Nothing below is to be printed except the lines between the line holding "nor3b,5,37.5" and the line holding "nor3b | 1 | 7.510", inclusive, each exactly as it appears.
[RECORDS FOR THIS TASK — start]
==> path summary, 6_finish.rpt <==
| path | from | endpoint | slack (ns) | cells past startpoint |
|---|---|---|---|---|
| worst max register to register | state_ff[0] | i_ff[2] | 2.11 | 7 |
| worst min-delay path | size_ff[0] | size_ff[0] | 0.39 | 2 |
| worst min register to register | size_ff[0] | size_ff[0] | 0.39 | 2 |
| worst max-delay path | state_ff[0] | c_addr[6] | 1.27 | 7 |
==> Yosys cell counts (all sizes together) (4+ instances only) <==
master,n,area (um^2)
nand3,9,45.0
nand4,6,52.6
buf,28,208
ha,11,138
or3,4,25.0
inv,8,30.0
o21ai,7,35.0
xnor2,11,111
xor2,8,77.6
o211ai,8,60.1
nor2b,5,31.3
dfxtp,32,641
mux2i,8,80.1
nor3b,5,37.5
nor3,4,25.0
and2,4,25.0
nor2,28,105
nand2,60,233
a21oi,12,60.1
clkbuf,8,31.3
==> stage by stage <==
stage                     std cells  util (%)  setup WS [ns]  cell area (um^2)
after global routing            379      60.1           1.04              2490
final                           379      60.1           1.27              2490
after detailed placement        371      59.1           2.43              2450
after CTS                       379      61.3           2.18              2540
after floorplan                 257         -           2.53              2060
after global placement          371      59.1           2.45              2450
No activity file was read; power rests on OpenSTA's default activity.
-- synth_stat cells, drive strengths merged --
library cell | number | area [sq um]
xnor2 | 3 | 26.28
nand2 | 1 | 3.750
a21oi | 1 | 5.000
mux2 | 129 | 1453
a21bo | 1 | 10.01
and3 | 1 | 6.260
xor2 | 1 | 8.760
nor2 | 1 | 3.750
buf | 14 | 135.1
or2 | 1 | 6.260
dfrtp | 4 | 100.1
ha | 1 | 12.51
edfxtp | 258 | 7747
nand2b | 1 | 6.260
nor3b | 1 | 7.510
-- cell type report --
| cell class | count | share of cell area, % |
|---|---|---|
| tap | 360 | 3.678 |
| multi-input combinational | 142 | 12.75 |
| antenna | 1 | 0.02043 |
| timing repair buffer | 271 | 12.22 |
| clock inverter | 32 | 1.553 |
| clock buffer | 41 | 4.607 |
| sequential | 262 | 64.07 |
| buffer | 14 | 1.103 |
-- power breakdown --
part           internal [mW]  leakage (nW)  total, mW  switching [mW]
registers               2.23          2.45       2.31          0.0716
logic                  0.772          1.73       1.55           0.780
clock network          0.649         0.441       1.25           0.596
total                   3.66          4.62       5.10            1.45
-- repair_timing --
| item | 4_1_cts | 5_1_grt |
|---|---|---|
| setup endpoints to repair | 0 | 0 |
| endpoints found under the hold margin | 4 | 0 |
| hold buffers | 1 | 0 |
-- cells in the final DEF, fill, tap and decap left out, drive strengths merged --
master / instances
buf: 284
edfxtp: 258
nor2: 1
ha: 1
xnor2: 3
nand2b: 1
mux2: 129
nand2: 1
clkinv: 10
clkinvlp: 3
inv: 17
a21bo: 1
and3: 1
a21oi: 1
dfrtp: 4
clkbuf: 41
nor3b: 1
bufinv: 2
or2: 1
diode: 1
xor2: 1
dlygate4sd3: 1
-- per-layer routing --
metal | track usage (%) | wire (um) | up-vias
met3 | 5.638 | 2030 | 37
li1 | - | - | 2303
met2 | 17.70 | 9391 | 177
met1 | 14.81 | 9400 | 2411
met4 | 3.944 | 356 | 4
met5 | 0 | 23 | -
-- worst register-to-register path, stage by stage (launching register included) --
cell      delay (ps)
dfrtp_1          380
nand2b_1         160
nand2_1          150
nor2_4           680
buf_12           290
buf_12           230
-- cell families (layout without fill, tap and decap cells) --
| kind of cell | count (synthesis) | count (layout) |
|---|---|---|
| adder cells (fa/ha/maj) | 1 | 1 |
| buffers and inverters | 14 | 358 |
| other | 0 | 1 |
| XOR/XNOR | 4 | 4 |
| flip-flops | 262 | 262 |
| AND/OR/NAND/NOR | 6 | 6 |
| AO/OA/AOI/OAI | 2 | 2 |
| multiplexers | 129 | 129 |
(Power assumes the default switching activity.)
File: config.mk
export PLATFORM = sky130hd
export DESIGN_NAME = utf16_to_utf8_transcoder
export DESIGN_NICKNAME = d
export VERILOG_FILES = /design/src/rtl/utt_pkg.sv /design/src/rtl/utt_front.sv /design/src/rtl/utt_fifo.sv /design/src/rtl/utt_back.sv /design/src/rtl/utf16_to_utf8_transcoder.sv
export SDC_FILE = /design/constraint.sdc
export NUM_CORES = 1
export LEC_CHECK = 0
export BUFFER_PORTS_ARGS = -buffer_cell sky130_fd_sc_hd__buf_2
export CAP_MARGIN = 10
export CORE_ASPECT_RATIO = 1.5
export CORE_MARGIN = 1.5
export CORE_UTILIZATION = 54
export CTS_CLUSTER_SIZE = 14
export DETAILED_ROUTE_END_ITERATION = 6
export PLACE_DENSITY = 0.77
export SLEW_MARGIN = 20
export SYNTH_ARGS = -nofsm -noshare
export SYNTH_HDL_FRONTEND = slang
export SYNTH_SLANG_ARGS = --single-unit
File: constraint.sdc
create_clock -name clk_i -period 2.8 [get_ports clk_i]
set_input_delay 0.84 -clock clk_i [delete_from_list [all_inputs] [get_ports clk_i]]
set_output_delay 0.84 -clock clk_i [all_outputs]
set_load 0.02 [all_outputs]
File: src/rtl/utt_pkg.sv
// Shared types, constants and encoding helpers for the UTF-16 to UTF-8 transcoder.
package utt_pkg;

  localparam int unsigned QueueDepth = 2;

  localparam logic [20:0] ReplacementCp = 21'h00fffd;
  localparam logic [20:0] SupplBase     = 21'h010000;

  // Byte counts of one encoded code point
  localparam logic [2:0] Len1 = 3'd1;
  localparam logic [2:0] Len2 = 3'd2;
  localparam logic [2:0] Len3 = 3'd3;
  localparam logic [2:0] Len4 = 3'd4;

  // Bytes taken by the replacement character when it leads a job
  localparam logic [2:0] PrefixLen = 3'd3;

  // One code point to encode, optionally led by a replacement character
  typedef struct packed {
    logic [20:0] cp;
    logic [2:0]  len;
    logic        prefix;
    logic        eot;
  } job_t;

  function automatic logic [2:0] cp_len(input logic [20:0] cp);
    logic [2:0] n;
    if (cp <= 21'h00007f) begin
      n = Len1;
    end else if (cp <= 21'h0007ff) begin
      n = Len2;
    end else if (cp <= 21'h00ffff) begin
      n = Len3;
    end else begin
      n = Len4;
    end
    return n;
  endfunction

  // Byte number idx of the UTF-8 sequence of cp, len bytes long
  function automatic logic [7:0] enc_byte(input logic [20:0] cp, input logic [2:0] len,
                                          input logic [1:0] idx);
    logic [7:0] b;
    b = {2'b10, cp[5:0]};
    case (len)
      Len1: b = cp[7:0];
      Len2: begin
        if (idx == 2'd0) b = {3'b110, cp[10:6]};
      end
      Len3: begin
        if (idx == 2'd0) b = {4'b1110, cp[15:12]};
        else if (idx == 2'd1) b = {2'b10, cp[11:6]};
      end
      Len4: begin
        if (idx == 2'd0) b = {5'b11110, cp[20:18]};
        else if (idx == 2'd1) b = {2'b10, cp[17:12]};
        else if (idx == 2'd2) b = {2'b10, cp[11:6]};
      end
      default: b = {2'b10, cp[5:0]};
    endcase
    return b;
  endfunction

endpackage

File: src/rtl/utt_front.sv
// Front end: accepts code units, pairs surrogates and queues code point jobs.
module utt_front (
  input  logic          clk_i,
  input  logic          rst_ni,
  input  logic          unit_valid_i,
  input  logic [15:0]   unit_i,
  input  logic          last_i,
  input  logic          queue_full_i,
  output logic          unit_ready_o,
  output logic          push_o,
  output utt_pkg::job_t job_o,
  output logic          held_o
);
  import utt_pkg::*;

  logic       held_q, held_d;
  logic [9:0] held_bits_q;
  logic       accept;
  logic       is_high, is_low, pair, main_present;
  logic [20:0] main_cp;

  assign unit_ready_o = !queue_full_i;
  assign accept       = unit_valid_i && unit_ready_o;
  assign held_o       = held_q;

  // Classify the unit against the surrogate ranges
  assign is_high = (unit_i[15:10] == 6'b110110);
  assign is_low  = (unit_i[15:10] == 6'b110111);
  assign pair    = held_q && is_low;

  // Build the job: a held unit not followed by a low surrogate leads with U+FFFD
  always_comb begin
    main_present = 1'b1;
    main_cp      = {5'd0, unit_i};
    if (pair) begin
      main_cp = SupplBase + {1'b0, held_bits_q, unit_i[9:0]};
    end else if (is_high && !last_i) begin
      main_present = 1'b0;
    end else if (is_high || is_low) begin
      main_cp = ReplacementCp;
    end

    job_o.eot = last_i;
    if (!main_present) begin
      job_o.cp     = ReplacementCp;
      job_o.prefix = 1'b0;
    end else begin
      job_o.cp     = main_cp;
      job_o.prefix = held_q && !pair;
    end
    job_o.len = cp_len(job_o.cp);
  end

  assign push_o = accept && (main_present || held_q);

  // Hold a high surrogate until the next unit
  assign held_d = is_high && !last_i;

  always_ff @(posedge clk_i or negedge rst_ni) begin
    if (!rst_ni) begin
      held_q <= 1'b0;
    end else if (accept) begin
      held_q <= held_d;
    end
  end

  always_ff @(posedge clk_i) begin
    if (accept) begin
      held_bits_q <= unit_i[9:0];
    end
  end

endmodule

File: src/rtl/utt_fifo.sv
// Short job queue between the front end and the byte sequencer.
module utt_fifo #(
  parameter int unsigned DEPTH = utt_pkg::QueueDepth
) (
  input  logic          clk_i,
  input  logic          rst_ni,
  input  logic          push_i,
  input  utt_pkg::job_t push_data_i,
  output logic          full_o,
  input  logic          pop_i,
  output logic          valid_o,
  output utt_pkg::job_t pop_data_o
);
  import utt_pkg::*;

  localparam int unsigned PtrW = (DEPTH > 1) ? $clog2(DEPTH) : 1;
  localparam int unsigned CntW = $clog2(DEPTH + 1);

  job_t            store_q [DEPTH];
  logic [PtrW-1:0] wr_ptr_q, rd_ptr_q;
  logic [CntW-1:0] count_q;
  logic            do_push, do_pop;

  assign full_o     = (count_q == CntW'(DEPTH));
  assign valid_o    = (count_q != '0);
  assign pop_data_o = store_q[rd_ptr_q];
  assign do_push    = push_i && !full_o;
  assign do_pop     = pop_i && valid_o;

  // Write the entry at the tail
  always_ff @(posedge clk_i) begin
    if (do_push) begin
      store_q[wr_ptr_q] <= push_data_i;
    end
  end

  // Advance pointers and the fill count
  always_ff @(posedge clk_i or negedge rst_ni) begin
    if (!rst_ni) begin
      wr_ptr_q <= '0;
      rd_ptr_q <= '0;
      count_q  <= '0;
    end else begin
      if (do_push) begin
        wr_ptr_q <= (wr_ptr_q == PtrW'(DEPTH - 1)) ? '0 : wr_ptr_q + 1'b1;
      end
      if (do_pop) begin
        rd_ptr_q <= (rd_ptr_q == PtrW'(DEPTH - 1)) ? '0 : rd_ptr_q + 1'b1;
      end
      if (do_push && !do_pop) begin
        count_q <= count_q + 1'b1;
      end else if (do_pop && !do_push) begin
        count_q <= count_q - 1'b1;
      end
    end
  end

endmodule

File: src/rtl/utt_back.sv
// Back end: walks each job one byte per cycle into the output register, unless the output stalls.
module utt_back (
  input  logic          clk_i,
  input  logic          rst_ni,
  input  logic          job_valid_i,
  input  utt_pkg::job_t job_i,
  output logic          pop_o,
  output logic          out_valid_o,
  input  logic          out_ready_i,
  output logic [7:0]    out_byte_o,
  output logic          out_last_o,
  output logic          out_eot_o
);
  import utt_pkg::*;

  logic       valid_q, valid_d;
  logic [7:0] byte_q;
  logic       last_q, eot_q;
  logic [2:0] cnt_q, cnt_d;
  logic [2:0] total;
  logic [1:0] main_idx;
  logic       adv, last_byte;
  logic [7:0] next_byte;

  assign total     = job_i.len + (job_i.prefix ? PrefixLen : 3'd0);
  assign last_byte = (cnt_q == total - 3'd1);
  assign adv       = job_valid_i && (!valid_q || out_ready_i);
  assign pop_o     = adv && last_byte;
  assign main_idx  = job_i.prefix ? 2'(cnt_q - PrefixLen) : cnt_q[1:0];

  // Pick the replacement byte or the code point byte
  always_comb begin
    if (job_i.prefix && (cnt_q < PrefixLen)) begin
      next_byte = enc_byte(ReplacementCp, Len3, cnt_q[1:0]);
    end else begin
      next_byte = enc_byte(job_i.cp, job_i.len, main_idx);
    end
  end

  always_comb begin
    cnt_d   = cnt_q;
    valid_d = valid_q;
    if (adv) begin
      cnt_d   = last_byte ? 3'd0 : cnt_q + 3'd1;
      valid_d = 1'b1;
    end else if (out_ready_i) begin
      valid_d = 1'b0;
    end
  end

  always_ff @(posedge clk_i or negedge rst_ni) begin
    if (!rst_ni) begin
      valid_q <= 1'b0;
      cnt_q   <= 3'd0;
    end else begin
      valid_q <= valid_d;
      cnt_q   <= cnt_d;
    end
  end

  // Load the output register on each advance
  always_ff @(posedge clk_i) begin
    if (adv) begin
      byte_q <= next_byte;
      last_q <= last_byte;
      eot_q  <= last_byte && job_i.eot;
    end
  end

  assign out_valid_o = valid_q;
  assign out_byte_o  = byte_q;
  assign out_last_o  = last_q;
  assign out_eot_o   = eot_q;

endmodule

File: src/rtl/utf16_to_utf8_transcoder.sv
// UTF-16 to UTF-8 transcoder top level.
// The job of a unit is written into the job queue; its first byte is then loaded into the output register.
// Throughput: one byte per cycle while the output is not stalled, set by the byte sequencer; a code unit
// yields zero to six bytes (1 to 4 bytes, plus 3 for a leading U+FFFD).
// Reset: asynchronous, active low; clears the held surrogate, the job queue
// and the output register.
module utf16_to_utf8_transcoder #(
  parameter int unsigned FIFO_DEPTH = utt_pkg::QueueDepth
) (
  input  logic        clk_i,
  input  logic        rst_ni,
  input  logic        s_axis_tvalid_i,
  output logic        s_axis_tready_o,
  input  logic [15:0] s_axis_tdata_i,  // [15:0] code_unit
  input  logic        s_axis_tlast_i,  // last_unit
  output logic        m_axis_tvalid_o,
  input  logic        m_axis_tready_i,
  output logic [7:0]  m_axis_tdata_o,  // [7:0] out_byte
  output logic        m_axis_tlast_o,  // last_in_run
  output logic [0:0]  m_axis_tuser_o   // [0] end_of_text
);
  import utt_pkg::*;

  logic push, queue_full, job_valid, pop, held;
  job_t push_job, head_job;

  utt_front u_front (
    .clk_i        (clk_i),
    .rst_ni       (rst_ni),
    .unit_valid_i (s_axis_tvalid_i),
    .unit_i       (s_axis_tdata_i),
    .last_i       (s_axis_tlast_i),
    .queue_full_i (queue_full),
    .unit_ready_o (s_axis_tready_o),
    .push_o       (push),
    .job_o        (push_job),
    .held_o       (held)
  );

  utt_fifo #(
    .DEPTH (FIFO_DEPTH)
  ) u_fifo (
    .clk_i       (clk_i),
    .rst_ni      (rst_ni),
    .push_i      (push),
    .push_data_i (push_job),
    .full_o      (queue_full),
    .pop_i       (pop),
    .valid_o     (job_valid),
    .pop_data_o  (head_job)
  );

  utt_back u_back (
    .clk_i       (clk_i),
    .rst_ni      (rst_ni),
    .job_valid_i (job_valid),
    .job_i       (head_job),
    .pop_o       (pop),
    .out_valid_o (m_axis_tvalid_o),
    .out_ready_i (m_axis_tready_i),
    .out_byte_o  (m_axis_tdata_o),
    .out_last_o  (m_axis_tlast_o),
    .out_eot_o   (m_axis_tuser_o[0])
  );

`ifndef SYNTHESIS
  // No surrogate stays held across the end of a text
  assert property (@(posedge clk_i) disable iff (!rst_ni)
    (s_axis_tvalid_i && s_axis_tready_o && s_axis_tlast_i) |=> !held)
    else $error("surrogate held past end of text");

  // End of text only marks the last byte of a run
  assert property (@(posedge clk_i) disable iff (!rst_ni)
    (m_axis_tvalid_o && m_axis_tuser_o[0]) |-> m_axis_tlast_o)
    else $error("end of text without end of run");

  // A queued job fills an empty output slot in the next cycle
  assert property (@(posedge clk_i) disable iff (!rst_ni)
    (job_valid && !m_axis_tvalid_o) |=> m_axis_tvalid_o)
    else $error("sequencer stalled with a free output slot");
`endif

endmodule
==> summary.txt, run 1 <==
Finish
  • Layout cells sized above 1: 0.2727
  • Fin nets: approximately 400
  • Layout area overhead: 12.77%
  • Final cell count without fillers: 474
  • Ant diodes: 0
  • Post-layout util: 0.6338
  • # fillers: ~600

Synthesis
  • Sequential-to-total area share from yosys stat: 0.5801
  • Mapped cell area: between 0.004 and 0.005 sq mm
  • Largest cells by area after synthesis: edfxtp_1 (53%), dfrtp_1 (5.5%), mux2i_1 (3.9%)
  • Number of synthesized flops with an enable pin: 72
  • Mapped Nets: 355
  • Yosys reg bits: 81
  • Top-area cell type share of the netlist area: 0.5254
  • Async SR Flop Fraction: 0.1111
  • Post-synth cell types: 60
  • Post-Syn Instances: 326
  • Synth area leader: edfxtp_1
  • Ys flop type: edfxtp_1
  • Syn avg cell area: between 10 and 15 sq um
  • Yosys warns: 0

Timing
  • Fmax: 371.8 MHz
  • Crit path time final: roughly 2.7 ns
  • Slew HR: 0.5265
  • Final Max Slew Viols: 0
  • Final Hold Vio Count: 0
  • Setup TNS: 0 ns
  • Min Hold Slack: roughly 0.34 ns
  • Worst slew pin tran: 0.7103 ns
  • Clock Skews: slightly below 0.01 ns
  • Final setup viols: 0
  • Fin crit share: 0.9605

Pwr
  • Clk pwr share: 0.141
  • Logic pwr share: 0.471
  • Psw: between 1.5 and 2 mW
  • Pwr dens: approximately 1000 mW/mm^2
  • P_leak: 1.702 nW
  • Pwr Total: around 4.9 mW
  • Peak VDD IR: between 0.6 and 0.7 mV
  • Sequential share of power: 0.388
  • Internal power: slightly below 3 mW
  • Switching part of the total: 0.3870

Global route
  • Vias in the first global route: between 2000 and 3000
  • Largest net degree at the start of global routing: 27
  • GRT Overall Usage: 0.2245
  • Initial antenna violation count: 0
  • First-pass GRT wire length: roughly 13000 um
  • Total gr overflow: 0

Place
  • GP Congestion: 0.8796
  • Port bufs: 32
  • Placed instance count: 458
  • Dpl hpwl: roughly 6200 um

Floorplanning
  • Core area: about 0.0073 sq mm
  • Starting density of the core: 0.5620
  • Die X: about 74 um
  • Die height: roughly 110 um
  • Die area: about 0.0082 sq mm
  • I/O pins: 33
  • # rows: 38

Route
  • DRC errors left: 0
  • Vias: about 2700
  • Pre-antenna DRT Iters: 5
  • Via-per-instance ratio: roughly 5.8
  • Number of routed nets with antenna violations: 0
  • Initial DRC Count: approximately 150
  • Routed len/inst: between 15 and 20 um
  • Final WL: slightly above 8000 um

Clock network
  • CTS H-tree depth: 3
  • Bufs on Longest Clock Path: 2
  • Clock transition at path regs: ~0.08 ns
  • Clk sinks: a little over 80
  • Num CTS Buffers: 9
  • Clk root buf: clkbuf_8
  • Worst skew pair latency: ~0.35 ns
  • CTS tree: yes

Worst setup path
  • Crit Path Class: reg2reg
  • Critical Path End Type: flip-flop
  • Critical Path Start Type: flip-flop
  • Worst Path Arrival: roughly 3.0 ns
  • Critical-path maximum fanout: 5
  • Critical Path RT: between 3 and 4 ns

Hold path
  • Hold crit path type: in2async

Run status
  • Status: finished clean

Job
  • Max Cap Viol: 0
-- cell usage after synthesis, drive strengths merged (4+ instances only) --
library cell	n
dfrtp	9
nand2	21
o221ai	4
nand4	4
xor2	8
mux2i	17
mux2	13
inv	13
o211ai	4
nand3	8
a31oi	4
a21oi	10
and2	4
ha	8
nor2	20
nand2b	8
nor2b	10
xnor2	6
clkbuf	5
or2	10
buf	9
nor4	4
o21ai	11
edfxtp	72
-- power by group through the flow --
stage          Sequential (mW)  Clock [mW]  Combinational, mW
5_1_grt                   1.93       0.743               2.48
4_1_cts                   1.88       0.705               2.21
3_3_place_gp              1.90           0               2.16
6_report                  1.89       0.685               2.29
3_5_place_dp              1.91           0               2.19
2_1_floorplan             1.96           0               1.56
-- through the flow --
step                      area (sq um)  setup slack (ns)
after floorplan                   4120          0.001416
after global placement            4431            0.1665
after detailed placement          4431            0.1058
after CTS                         4582           0.07958
after global routing              4641          -0.03328
final                             4641            0.1106
-- timing repair --
item                       CTS  global route
setup endpoints to repair    0             1
gates resized for setup      0            13
hold buffers                 0             0
buffers inserted             0             1
-- metal layers --
layer	vias up	track usage	share of wire
met5	-	0	0
met4	0	0.1130	0.046
met3	34	0.06233	0.045
met2	101	0.3858	0.52
met1	1279	0.2503	0.39
li1	1312	-	-
-- flip-flops by register name (all words and copies together), names as in the netlist --
name and count:
u_back.out_eot_o 1, u_back.out_last_o 1, u_fifo.rd_ptr_q 1, u_fifo.store_q 52
u_back.cnt_q 3, u_fifo.wr_ptr_q 1, u_front.held_o 1, u_back.out_byte_o 8
u_back.out_valid_o 1, u_front.held_bits_q 10, u_fifo.count_q 2
-- layout make-up --
class | count | area (sq um) | share of cell area
tap | 100 | 125.1 | 0.02696
multi-input combinational | 218 | 1645 | 0.3545
inverter | 13 | 53.80 | 0.01159
sequential | 81 | 2389 | 0.5147
clock buffer | 10 | 127.6 | 0.02750
timing repair buffer | 47 | 276.5 | 0.05958
clock inverter | 5 | 23.77 | 0.005123
-- path summary, 6_finish.rpt --
| path | from | to | slack, ns | cells past startpoint |
|---|---|---|---|---|
| worst max-delay path | u_fifo.rd_ptr_q | u_fifo.count_q[1] | 0.11 | 13 |
| worst min-delay path | rst_ni | u_fifo.rd_ptr_q | 0.34 | 1 |
| worst max register to register | u_fifo.rd_ptr_q | u_fifo.count_q[1] | 0.11 | 13 |
| worst min register to register | u_back.out_valid_o | u_back.out_valid_o | 0.49 | 2 |
| max in group asynchronous | rst_ni | u_fifo.rd_ptr_q | 2.26 | 1 |
| min in group clk_i | u_back.out_valid_o | u_back.out_valid_o | 0.49 | 2 |
-- cell families (layout without fill, tap and decap cells) --
group,after synthesis,count (layout),synth area share
adders and majority gates,8,8,0.02432
and+or+nand+nor,105,105,0.1405
AOI/OAI and AO/OA,60,60,0.1079
buffers and inverters,27,75,0.03132
muxes,30,30,0.08057
xor gates and xnor gates,15,15,0.03527
DFF,81,81,0.5801
-- placed cells by master (no fill, tap or decap), types with 10 or more instances in the layout --
cell type,count
buf_2,32
inv_1,10
buf_4,14
mux2i_1,16
or2_2,10
nor2_1,20
nand2_1,21
edfxtp_1,72
a21oi_1,10
o21ai_0,10
-- critical path, stage by stage, from the launching register on --
cell     delay, ns
dfrtp_2       0.45
mux2_4        0.35
inv_4         0.08
ha_4          0.19
inv_2         0.06
ha_4          0.11
xnor3_1       0.24
xor2_2        0.17
nor3_2        0.23
nand2_1       0.13
ha_2          0.20
xor2_1        0.13
nor2_1        0.13
xor2_1        0.14
Note: power is estimated with default switching activity, not from simulation.
==> run 2, diff against run 1 <==
- BUFFER_PORTS_ARGS: -buffer_cell sky130_fd_sc_hd__buf_2 -> unset
- CORE_UTILIZATION: 54 -> 57
- DONT_BUFFER_PORTS: unset -> 1
- PLACE_DENSITY: 0.77 -> 0.76
==> run 2 against run 1 <==
Net effect:
- critical path depth unchanged
- final cell count decreased by 10%
- hold slack worse by 0.16 ns
- utilization up 1.4 points
- wire length fell by 0.11%
- first-iteration DRC count shrank 26%
- clock-buffer cell count down 1
- via count fell by 3.4%
- global-route usage up 0.89 points
- clock power increased by 34%
==> summary.txt, run 2 (synthesis gave the netlist of run 1 again) <==
Route
  • Number of routed nets with antenna violations: 0
  • Vias: 2633
  • Final WL: around 8300 um
  • Routed len/inst: around 20 um
  • DRC errors left: 0
  • Via-per-instance ratio: about 6.2
  • Pre-antenna DRT Iters: 5
  • Initial DRC Count: around 110

Timing
  • Crit path time final: between 2 and 3 ns
  • Final Max Slew Viols: 0
  • Fmax: between 300 and 400 MHz
  • Fin crit share: 0.9370
  • Slew HR: 0.5525
  • Final setup viols: 0
  • Final Hold Vio Count: 0
  • Unrepaired setup endpoints after global routing: false
  • Setup TNS: 0 ns
  • Worst slew pin tran: approximately 0.67 ns
  • Setup ws final: 0.1763 ns
  • Clock Skews: about 0.0090 ns

Place
  • GP Congestion: 0.8638
  • Dpl hpwl: approximately 6300 um
  • Port bufs: 0
  • Pre-CTS WS: 0.1242 ns

Pwr
  • P_leak: approximately 1.6 nW
  • Logic pwr share: 0.412
  • Switching part of the total: 0.3734
  • Peak VDD IR: between 0.6 and 0.7 mV
  • Pwr dens: around 1100 mW/mm^2
  • Psw: between 1.5 and 2 mW
  • Clk pwr share: 0.186
  • Internal power: a little over 3 mW
  • Sequential share of power: 0.402

Worst setup path
  • Critical Path End Type: flip-flop
  • Crit Path Class: reg2reg
  • Critical Path Start Type: flip-flop
  • Critical-path maximum fanout: 5
  • Critical Path RT: between 3 and 4 ns
  • Worst Path Arrival: between 2 and 3 ns

Clock network
  • Cts hold-fix bufs: 0
  • Clk sinks: 81
  • CTS H-tree depth: 3
  • Clk root buf: clkbuf_8
  • Num CTS Buffers: 9
  • CTS tree: yes
  • Clock transition at path regs: ~0.08 ns
  • Bufs on Longest Clock Path: 2
  • Worst skew pair latency: approximately 0.35 ns

Global route
  • Initial antenna violation count: 0
  • GRT Overall Usage: 0.2334
  • Total gr overflow: 0
  • Vias in the first global route: between 2000 and 3000
  • First-pass GRT wire length: 13040 um
  • Largest net degree at the start of global routing: 27

Floorplanning
  • # rows: 37
  • I/O pins: 33
  • Die X: 72.38 um
  • Die area: between 0.007 and 0.008 sq mm
  • Core area: slightly below 0.007 sq mm
  • Die height: 107.1 um
  • Starting density of the core: 0.5926

Job
  • Max Cap Viol: 0

Finish
  • # fillers: roughly 520
  • Leading cell type in the layout, fill and taps excluded: edfxtp_1
  • Largest register FFs: 52
  • Largest Register: u_fifo.store_q
  • Fin nets: about 370
  • Commonest non-fill, non-tap cells in the layout: edfxtp_1 (72), nand2_1 (21), nor2_1 (20)
  • Layout cells sized above 1: 0.2046
  • Layout area overhead: 9.334%
  • Ant diodes: 0
  • Post-layout util: 0.6479

Hold path
  • Hold crit path type: in2async

Run status
  • Status: finished clean
==> run 2: changes by cell type in the layout (fill, tap and decap cells not counted), sizes merged <==
cell	change
clkbuf	-1
buf	-28
inv	+1
bufinv	+2
clkinvlp	-1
[RECORDS FOR THIS TASK — finish]
> _EXERCISE OUTPUT_:
nor3b,5,37.5
nor3,4,25.0
and2,4,25.0
nor2,28,105
nand2,60,233
a21oi,12,60.1
clkbuf,8,31.3
==> stage by stage <==
stage                     std cells  util (%)  setup WS [ns]  cell area (um^2)
after global routing            379      60.1           1.04              2490
final                           379      60.1           1.27              2490
after detailed placement        371      59.1           2.43              2450
after CTS                       379      61.3           2.18              2540
after floorplan                 257         -           2.53              2060
after global placement          371      59.1           2.45              2450
No activity file was read; power rests on OpenSTA's default activity.
-- synth_stat cells, drive strengths merged --
library cell | number | area [sq um]
xnor2 | 3 | 26.28
nand2 | 1 | 3.750
a21oi | 1 | 5.000
mux2 | 129 | 1453
a21bo | 1 | 10.01
and3 | 1 | 6.260
xor2 | 1 | 8.760
nor2 | 1 | 3.750
buf | 14 | 135.1
or2 | 1 | 6.260
dfrtp | 4 | 100.1
ha | 1 | 12.51
edfxtp | 258 | 7747
nand2b | 1 | 6.260
nor3b | 1 | 7.510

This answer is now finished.